INSTRUCTOR: Consider the differential equation second derivative of y plus 5 times the first derivative of y plus 6 times y equals 0. Given that e to the exponent of negative 2x, end exponent, and e to the negative 3x, end exponent, are solutions to this differential equation. Show that 3e to the negative 2x, end exponent, plus 6e to the negative 3x, end exponent, is a solution.

So let's consider this function as y equals 3e to the negative 2x, end exponent, plus 6e to the negative 3x, end exponent. From that, we can see that the first derivative of y is equal to negative 6e to the negative 2x, end exponent, minus 18e to the negative 3x, end exponent. And also, the second derivative of y, equal to 12e to the negative 2x, end exponent, plus 54e to the negative 3x, end exponent.

Now, if we take our second derivative plus 5 times our first derivative, plus 6 times the function itself, y, that should be equal to 0 if it's a solution. So that would be 12e to the negative 2x, end exponent, plus 54e to the negative 3x, end exponent, plus 5 open parentheses, negative 6e to the negative 2x, end exponent, minus 18e to the negative 3x, end exponent, close parentheses, plus 6, open parentheses, 3e to the negative 2x, end exponent, plus 6e to the negative 3x, end exponent, close parentheses.

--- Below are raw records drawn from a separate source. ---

## src/rtl/rv_pkg.sv

```systemverilog
// Shared core package: datapath width, bubble encoding, fetch FSM states
// and the IF/ID payload consumed by decode.
package rv_pkg;

  localparam int XLEN = 32;

  // ADDI x0,x0,0 - canonical bubble placed in IF/ID
  localparam logic [XLEN-1:0] NOP_INSTR = 32'h0000_0013;

  typedef enum logic {
    FETCH_RUN  = 1'b0,
    FETCH_HALT = 1'b1
  } fetch_state_t;

  typedef struct packed {
    logic            valid;
    logic [XLEN-1:0] instr;
    logic [XLEN-1:0] pc;
    logic [XLEN-1:0] pc4;
  } ifid_t;

  localparam ifid_t IFID_BUBBLE = '{valid: 1'b0, instr: NOP_INSTR, pc: '0, pc4: '0};

endpackage

```

## src/rtl/if_fetch_unit.sv

```systemverilog
// Instruction fetch: PC register, combinational imem address, IF/ID capture,
// stall/redirect handling and a sticky halt on misaligned redirect targets.
module if_fetch_unit
  import rv_pkg::*;
#(
  parameter logic [XLEN-1:0] RESET_PC = 32'h0000_0000
) (
  input  logic            clk,
  input  logic            rst,
  input  logic            stall,
  input  logic            redirect_valid,
  input  logic [XLEN-1:0] redirect_pc,
  output logic [XLEN-1:0] imem_addr,
  input  logic [XLEN-1:0] imem_instr,
  output logic            ifid_valid,
  output logic [XLEN-1:0] ifid_instr,
  output logic [XLEN-1:0] ifid_pc,
  output logic [XLEN-1:0] ifid_pc4,
  output logic            fetch_err,
  output logic [XLEN-1:0] err_pc,
  output logic [XLEN-1:0] fetch_count
);

  fetch_state_t    state, state_nxt;
  logic [XLEN-1:0] pc_q, pc_nxt;
  ifid_t           ifid_q, ifid_nxt;
  logic            err_q, err_nxt;
  logic [XLEN-1:0] errpc_q, errpc_nxt;
  logic [XLEN-1:0] cnt_q, cnt_nxt;
  logic [XLEN-1:0] pc_plus4;

  // pc+4 wraps modulo 2^32 with no overflow indication
  assign pc_plus4 = pc_q + 32'd4;

  // Next-state: redirect beats stall beats advance; HALT only leaves on rst
  always_comb begin
    state_nxt = state;
    pc_nxt    = pc_q;
    ifid_nxt  = ifid_q;
    err_nxt   = err_q;
    errpc_nxt = errpc_q;
    cnt_nxt   = cnt_q;
    case (state)
      FETCH_RUN: begin
        if (redirect_valid) begin
          ifid_nxt = IFID_BUBBLE;
          if (redirect_pc[1:0] == 2'b00) begin
            pc_nxt = redirect_pc;
          end else begin
            // PC stays put so err_pc/imem_addr show where fetch stopped
            state_nxt = FETCH_HALT;
            err_nxt   = 1'b1;
            errpc_nxt = redirect_pc;
          end
        end else if (!stall) begin
          ifid_nxt = '{valid: 1'b1, instr: imem_instr, pc: pc_q, pc4: pc_plus4};
          pc_nxt   = pc_plus4;
          cnt_nxt  = cnt_q + 32'd1;
        end
      end
      FETCH_HALT: ifid_nxt = IFID_BUBBLE;
      default:    state_nxt = FETCH_RUN;
    endcase
  end

  // State register with synchronous reset
  always_ff @(posedge clk) begin
    if (rst) begin
      state   <= FETCH_RUN;
      pc_q    <= RESET_PC;
      ifid_q  <= IFID_BUBBLE;
      err_q   <= 1'b0;
      errpc_q <= '0;
      cnt_q   <= '0;
    end else begin
      state   <= state_nxt;
      pc_q    <= pc_nxt;
      ifid_q  <= ifid_nxt;
      err_q   <= err_nxt;
      errpc_q <= errpc_nxt;
      cnt_q   <= cnt_nxt;
    end
  end

  assign imem_addr   = pc_q;
  assign ifid_valid  = ifid_q.valid;
  assign ifid_instr  = ifid_q.instr;
  assign ifid_pc     = ifid_q.pc;
  assign ifid_pc4    = ifid_q.pc4;
  assign fetch_err   = err_q;
  assign err_pc      = errpc_q;
  assign fetch_count = cnt_q;

endmodule

```

## config.mk

```make
export PLATFORM = sky130hd
export DESIGN_NAME = if_fetch_unit
export DESIGN_NICKNAME = d
export VERILOG_FILES = /design/src/rtl/rv_pkg.sv /design/src/rtl/if_fetch_unit.sv
export SDC_FILE = /design/constraint.sdc
export NUM_CORES = 1
export LEC_CHECK = 0
export BUFFER_PORTS_ARGS = -buffer_cell sky130_fd_sc_hd__buf_4
export CAP_MARGIN = 5
export CORE_UTILIZATION = 51
export DETAILED_ROUTE_END_ITERATION = 10
export PLACE_DENSITY = 0.84
export SLEW_MARGIN = 5
export SYNTH_ARGS = -nofsm -noshare
export SYNTH_HDL_FRONTEND = slang
export SYNTH_SLANG_ARGS = --single-unit
```

## constraint.sdc

```tcl
create_clock -name clk -period 2.5 [get_ports clk]
set_input_delay 0.125 -clock clk [delete_from_list [all_inputs] [get_ports clk]]
set_output_delay 0.125 -clock clk [all_outputs]
set_load 0.005 [all_outputs]
```

After elaboration in Yosys (flattened, before gate mapping)
Cells that the tools add are included.

storage, ports and cells
  register bits = 195
  latch bits = 0
  bits in writable memories = 0
  memory bits (read-only) = 0
  input bits = 68
  logic and storage cells = 31
  memories kept = 0

operators by class
  add/sub/neg operators = 2
  multipliers = 0
  div/mod/pow operators = 0
  $lt $le $gt $ge = 0
  equal/unequal tests = 3
  shift-type cells = 0
  mux-type cells = 9
  bitwise logic cells = 4
  reductions and logical operators = 4

operator list
  operator                                                          count
  97-bit two-way mux                                                2
  97-bit case mux with 2 select lines                               1
  32-bit two-way mux                                                3
  32-bit by 1-bit adder with 32-bit output (second input constant)  1
  32-bit by 3-bit adder with 32-bit output (second input constant)  1
  3-bit AND reduction                                               3
  2-bit by 1-bit != test with 1-bit output (second input constant)  2
  1-bit inverter                                                    4
  1-bit two-way mux                                                 3
  3-bit != test (second input constant)                             1
  2-bit zero test                                                   1

Depth between registers and ports, before layout
  depth in word-level cells = 4
  gate-level depth with buffers = 8
  mapped depth without buffers = 6

Worst setup path after synthesis
OpenSTA, ideal clock, no wires.

  path kind = register to register
  start point = reg pc_q[3], in the netlist imem_addr[3]
  end point = reg pc_q[28], in the netlist imem_addr[28]
  library setup time = 0.127 ns
  data arrival time = 1.957 ns
  setup slack = 0.416 ns
  stages on the path, launching flop included = 7
  period minus slack after synthesis = 2.084 ns
  cells stage by stage = dfxtp_1 > ha_1 > nand3_2 > nor4_4 > nand4_2 > and3_1 > or3_1

on the way
  cells in the longest elaborated chain, start to end = 3

ends and longest elaborated chain
  what                                      RTL line             RTL
  start, declared                           if_fetch_unit.sv:25  logic [XLEN-1:0] pc_q, pc_nxt;
  start signal, assigned                    if_fetch_unit.sv:77  pc_q <= pc_nxt;
  32-bit by 3-bit adder with 32-bit output  if_fetch_unit.sv:33  assign pc_plus4 = pc_q + 32'd4;
  32-bit two-way mux                        if_fetch_unit.sv:55  end else if (!stall) begin
  32-bit two-way mux                        if_fetch_unit.sv:45  if (redirect_valid) begin

No other way between the ends. The select of a mux whose other input is x is not followed.
A chain may end at the register's enable or synchronous reset.

Final worst setup path
Same ends and word-level chain as after synthesis.

==> impl_metrics.ini <==
[sta]
clock-skew-final_ns = 0.009540
max-slew-margin-rel = 0.4580
period_share = 0.9166
post-route-worst-setup-slack_ns = 0.2085
timing_worst_slew_pin_value_ns = 0.8100
maxClockFrequency_mhz = 436.4
fin_setup_tns_ns = 0
pins_over_their_slew_limit = 0
setup-violations-final = 0
finalHoldViolCount = 1
unrepaired_setup_endpoints_after_global_routing = false
final.min_clock_period_ns = 2.292
fin_hold_ws_ns = -0.006576

[floorplan]
die_height_um = 128.7
core_area_um2 = 15430
io_pins = 262
die_w_um = 128.7
initial_core_util = 0.5305
placementRows = 45
die_area_um2 = 16560

[synth]
synthCells = 949
avgSynthCellArea_um2 = 8.624
yosysWarningCount = 0
ys_seq_area_frac = 0.4721
yosys_register_bits = 193
postSynth.topFlopCell = sky130_fd_sc_hd__dfxtp_1
synth-edff-count = 0
ys_async_sr_fraction = 0
synth.net_count = 1019
syn-cell-area_um2 = 8184
post_synth_num_cell_types = 58

[grt]
antenna_found_initial = 0
wire_length_of_the_first_global_routing_pass_um = 39160
grt_usage = 0.3048
grt_start_max_net_pins = 54
first_global_vias = 7621
grt.overflow.total = 0

[worst_hold_path]
number_of_cells_traversed_by_the_worst_hold_path = 3
worst_hold_path_type = input port to register

[routing]
drc_errors = 0
routed_wl_um = 25350
routed_via_density = 5.525
initialDrtViolationCount = 670
route.detailed.wl_per_inst_um = 17.38
route.vias.total = 8056
first_pass_iters = 5
drtAntennaViolNets = 0

[setup_path]
cp.required_ns = 2.82
arrival_time_at_the_worst_endpoint_ns = 2.61
critical_path_class = register to register
worstSetupEndpointType = register
number_of_cells_traversed_by_the_worst_register_to_register_path = 6
start_kind = register
largest_fanout_on_the_critical_path = 8

[final_layout]
fraction_of_final_layout_cells_with_drive_strength_greater_than_1 = 0.2719
num_antenna_cells = 0
layout.filler_cells = 1123
finalNetCount = 1304
synthToLayoutAreaGrowth_pct = 40.44

[power]
clock_power_share = 0.414
power.share.switching = 0.2375
power.density_nw_per_um2 = 589.6
power.share.combinational = 0.108
totalPowerFinal_mw = 6.777
switching_power_mw = 1.609
p_seq_frac = 0.478
vdd_drop_max_v = 0.0004851
p_int_mw = 5.167
power_leakage_nw = 4.947

[cts]
clk_pin_slew_ns = 0.07
htree_levels = 4
cts_tree = done
cts.repair_timing.setup_buffer_count = 0
ctsRootBufferMaster = sky130_fd_sc_hd__clkbuf_16
clock_sink_count = 193
post_cts_resize_count = 0
cts_made_buffers = 17
cts_max_path_buffers = 2
worst_skew_pair.late_latency_ns = 0.43

[placement]
portBuffers = 261
dp.final_hpwl_um = 16920
pre_cts_ws_ns = 0.2786
place_congestion = 0.9161

[run_status]
failed_checks = hold timing
run_status = complete, but fails checks

[job]
max-cap-violations = 0
[timing repair]
item / CTS / global route
hold endpoints to repair: 66 / 0
endpoints found under the setup margin: 0 / 0
hold buffers: 63 / 0
[cells by family after synthesis]
family / count (synthesis) / synth area share
and+or+nand+nor: 379 / 0.2261
DFF: 193 / 0.4721
AOI/OAI and AO/OA: 190 / 0.1405
buffers and inverters: 86 / 0.04541
xor gates and xnor gates: 55 / 0.05886
muxes: 44 / 0.05397
adders and majority gates: 2 / 0.003057
[flip-flops by register name, summed over array words and instances (netlist names)]
name and cells:
state 1, ifid_pc4 30, err_pc 32, fetch_err 1
ifid_valid 1, fetch_count 32, ifid_pc 32, imem_addr 32
ifid_instr 32
[final timing paths]
kind / startpoint / end / slack [ns]
worst max-delay path: imem_addr[3]$_SDFFE_PP0P_ / imem_addr[28]$_SDFFE_PP0P_ / 0.21
worst max register to register: imem_addr[3]$_SDFFE_PP0P_ / imem_addr[28]$_SDFFE_PP0P_ / 0.21
worst min-delay path: imem_instr[10] / ifid_instr[10]$_SDFFE_PP0P_ / -0.007
worst min register to register: err_pc[9]$_SDFFE_PP0P_ / err_pc[9]$_SDFFE_PP0P_ / 0.45
[worst max-delay path, stage by stage, from the launching register on]
cell	delay, ns
sky130_fd_sc_hd__dfxtp_1	0.47
sky130_fd_sc_hd__ha_1	0.32
sky130_fd_sc_hd__nand3_2	0.21
sky130_fd_sc_hd__nor4_4	0.45
sky130_fd_sc_hd__nand4_2	0.19
sky130_fd_sc_hd__and3_1	0.20
sky130_fd_sc_hd__or3_1	0.33
[per-stage QoR]
stage                     cell area [µm²]  instances    util  hold slack, ns
final                               11490       1458  0.7450       -0.006576
after global routing                11490       1458  0.7450         0.02530
after CTS                           11490       1458  0.7450         0.01907
after detailed placement            10260       1363  0.6649          0.3412
after global placement              10260       1363  0.6649          0.3390
after floorplan                      8184        949       -          0.2501
[layout by cell type, fill, tap and decap left out, types with 9 or more instances in the layout]
cell type and instances:
sky130_fd_sc_hd__dfxtp_1 193, sky130_fd_sc_hd__nand2_1 116, sky130_fd_sc_hd__buf_4 283, sky130_fd_sc_hd__a22oi_1 30
sky130_fd_sc_hd__nand4_1 18, sky130_fd_sc_hd__and3_1 20, sky130_fd_sc_hd__or3_1 11, sky130_fd_sc_hd__clkbuf_16 17
sky130_fd_sc_hd__nand3_1 32, sky130_fd_sc_hd__xor2_1 38, sky130_fd_sc_hd__xnor2_1 17, sky130_fd_sc_hd__mux2i_1 43
sky130_fd_sc_hd__and4_1 9, sky130_fd_sc_hd__a21oi_1 83, sky130_fd_sc_hd__nor2_1 131, sky130_fd_sc_hd__o21ai_0 37
sky130_fd_sc_hd__dlygate4sd3_1 63, sky130_fd_sc_hd__nor3_1 10
[power by group through the flow]
stage	Sequential (mW)	Clock, mW	Combinational, mW
2_1_floorplan	3.29	0	0.329
3_3_place_gp	3.30	0	0.627
3_5_place_dp	3.31	0	0.635
4_1_cts	3.24	2.82	0.719
5_1_grt	3.25	2.97	0.788
6_report	3.24	2.80	0.731
[cells in the mapped netlist (3+ instances only)]
cell type                   count  area (µm²)
sky130_fd_sc_hd__a211oi_1       4       30.03
sky130_fd_sc_hd__clkbuf_1      42       157.7
sky130_fd_sc_hd__nand3_1       32       160.2
sky130_fd_sc_hd__or3_1         11       68.82
sky130_fd_sc_hd__nand2b_1       3       18.77
sky130_fd_sc_hd__nor3_1        13       65.06
sky130_fd_sc_hd__nand2_1      116       435.4
sky130_fd_sc_hd__a22oi_1       30       225.2
sky130_fd_sc_hd__o31ai_1        5       37.54
sky130_fd_sc_hd__inv_1          5       18.77
sky130_fd_sc_hd__a31oi_1        4       25.02
sky130_fd_sc_hd__xnor2_1       17       148.9
sky130_fd_sc_hd__buf_1         13       48.80
sky130_fd_sc_hd__dfxtp_1      193        3864
sky130_fd_sc_hd__a22o_1         5       43.79
sky130_fd_sc_hd__o2bb2ai_1      4       35.03
sky130_fd_sc_hd__nand4_1       18       112.6
sky130_fd_sc_hd__and4_1         9       78.83
sky130_fd_sc_hd__and2_1         3       18.77
sky130_fd_sc_hd__o21ai_0       37       185.2
sky130_fd_sc_hd__buf_2         20       100.1
sky130_fd_sc_hd__xor2_1        38       332.8
sky130_fd_sc_hd__and3_1        20       125.1
sky130_fd_sc_hd__nor2_1       132       495.5
sky130_fd_sc_hd__mux2i_1       43       430.4
sky130_fd_sc_hd__a21oi_1       83       415.4
sky130_fd_sc_hd__buf_4          3       22.52
[routing by layer]
metal | vias up | part of all wire | track usage
met5 | - | 0 | 0
met4 | 0 | 0.049 | 0.1661
met3 | 82 | 0.059 | 0.05863
met2 | 324 | 0.49 | 0.5122
met1 | 3788 | 0.40 | 0.3686
li1 | 3862 | - | -
[final cells by class]
type / instances / area [µm²] / area share
timing repair buffer: 347 / 2775 / 0.2415
clock buffer: 22 / 474.2 / 0.04126
clock inverter: 10 / 131.4 / 0.01143
multi-input combinational: 670 / 3966 / 0.3451
tap: 211 / 264.0 / 0.02297
inverter: 5 / 18.77 / 0.001633
sequential: 193 / 3864 / 0.3362
Note: power is estimated with default switching activity, not from simulation.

And if we start equating coefficients here, the e to the negative 2x terms have 12 minus 30 plus 18. That quantity times e to the negative 2x, and 12 minus 30 plus 18 is in fact 0. So we have 0e to the negative 2x. And then the plus open parentheses, 54 minus 90 plus 36, close parentheses, e to the negative 3x, end exponent. And that coefficient is also equal to 0. So this entire expression is in fact 0, which means that this function is a solution to that differential equation.